How I entered and lost my first Kaggle competition.

Link to Kaggle competition

We entered this competition as a project for the Machine Learning course at our university. Our personnal goal was to learn about the process of building a Machine Learning model and obviously win the competition.

In this document, we will describe how we build our model and what was our mindset to learn more about Machine Learning.

1. Data Collection

The data is available on the kaggle competition page but I decided to try the Kaggle API to get the data directly from the commandline.

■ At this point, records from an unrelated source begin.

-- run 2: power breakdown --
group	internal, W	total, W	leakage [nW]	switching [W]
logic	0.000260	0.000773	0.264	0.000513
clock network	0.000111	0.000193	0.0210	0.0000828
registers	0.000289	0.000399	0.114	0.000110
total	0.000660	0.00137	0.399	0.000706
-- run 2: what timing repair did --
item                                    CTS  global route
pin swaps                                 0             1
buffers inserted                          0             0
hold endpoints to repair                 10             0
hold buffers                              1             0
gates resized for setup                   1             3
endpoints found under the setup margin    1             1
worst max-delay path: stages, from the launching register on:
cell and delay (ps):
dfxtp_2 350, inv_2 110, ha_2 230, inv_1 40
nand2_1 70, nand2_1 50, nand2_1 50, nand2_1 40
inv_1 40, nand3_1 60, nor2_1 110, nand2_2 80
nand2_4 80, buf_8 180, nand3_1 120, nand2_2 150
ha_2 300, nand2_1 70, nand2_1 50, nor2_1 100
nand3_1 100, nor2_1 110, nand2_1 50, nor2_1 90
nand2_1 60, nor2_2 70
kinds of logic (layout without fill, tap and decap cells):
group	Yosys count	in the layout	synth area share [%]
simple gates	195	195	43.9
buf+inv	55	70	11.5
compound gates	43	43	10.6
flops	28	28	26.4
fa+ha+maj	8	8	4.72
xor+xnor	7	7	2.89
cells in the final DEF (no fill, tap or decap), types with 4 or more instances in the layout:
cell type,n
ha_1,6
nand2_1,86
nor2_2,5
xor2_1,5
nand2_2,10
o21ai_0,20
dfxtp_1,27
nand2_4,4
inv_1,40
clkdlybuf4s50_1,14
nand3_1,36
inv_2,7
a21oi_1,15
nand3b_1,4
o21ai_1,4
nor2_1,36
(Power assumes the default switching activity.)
--- src/rtl/bcd_pkg.sv ---
// Shared definitions for the binary-to-BCD conversion scheduler:
// FSM state encoding, default widths, clamp limit and blank digit code.
package bcd_pkg;

    localparam int DEF_WIDTH  = 14;
    localparam int DEF_DIGITS = 4;
    localparam int MAX_VAL    = 9999;
    localparam int SHIFT_W    = DEF_WIDTH + 4 * DEF_DIGITS;

    // Digit code the segment decoder renders as an unlit digit
    localparam logic [3:0] BLANK = 4'hF;

    typedef enum logic {
        IDLE,
        SHIFT
    } state_t;

endpackage

--- src/rtl/bcd_dabble_step.sv ---
// One double-dabble iteration: every BCD digit field that is 5 or more gets
// 3 added, then the whole register shifts left by one bit. Purely
// combinational; the caller registers the result once per clock.
module bcd_dabble_step
    import bcd_pkg::*;
#(
    parameter int SRW = SHIFT_W,    // total register width
    parameter int LSB = DEF_WIDTH   // bit index of the lowest digit field
) (
    input  logic [SRW-1:0] din,
    output logic [SRW-1:0] dout
);

    localparam int NDIG = (SRW - LSB) / 4;

    logic [SRW-1:0] adj;

    // Adjust each digit field, then shift the adjusted register
    always_comb begin
        // NOTE: give every combinational output a full default first so no
        // path through the block leaves it unassigned and infers a latch.
        adj = din;
        for (int d = 0; d < NDIG; d++) begin
            if (din[LSB + 4*d +: 4] >= 4'd5) begin
                adj[LSB + 4*d +: 4] = din[LSB + 4*d +: 4] + 4'd3;
            end
        end
        dout = {adj[SRW-2:0], 1'b0};
    end

endmodule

!kaggle competitions download -c epf-montpellier-2022
!unzip epf-montpellier-2022.zip
!rm epf-montpellier-2022.zip

Once the data is downloaded, we load the train and test file into a pandas dataframe.

data_train = pd.read_csv("train.csv")
data_train.head()

2. Data Preprocessing

In this section, we try to understand the dataset and do the wrangling. We have many variables explained on competition data page.

DataSet

Data fields

auctionId - a random anonymous id unique to a given auction
timeStamp - the timestamp (in seconds) of the start of the auction
placementId - the id of a zone in the web page where the ad would be displayed
websiteId - the id of the corresponding website
refererDeepThree - the URL of the page where the ad would be displayed, truncated at its 3rd level and anonymized
country - the id of the user's country
operatingSystem - the user's operating system
browser - the user's browser
browserVersion - the user's browser version
device - the user's device type
environmentType - the type of the webpage environment
integrationType - the id of the webpage integration type
articleSafenessCategorization - the categorization of the content of the article

Target variable

isSold - a boolean variable defining wether the auction led to a sale or not

Data exploration

We can see that the data is balanced. Also the data is either True or False. This means that later, we will use a classification model.

Data Wrangling

We prepared the data by removing the columns that we don't need (ie. auctionId). Then we took care of the column that needed to such as timeStamp. We checked how others treated this value.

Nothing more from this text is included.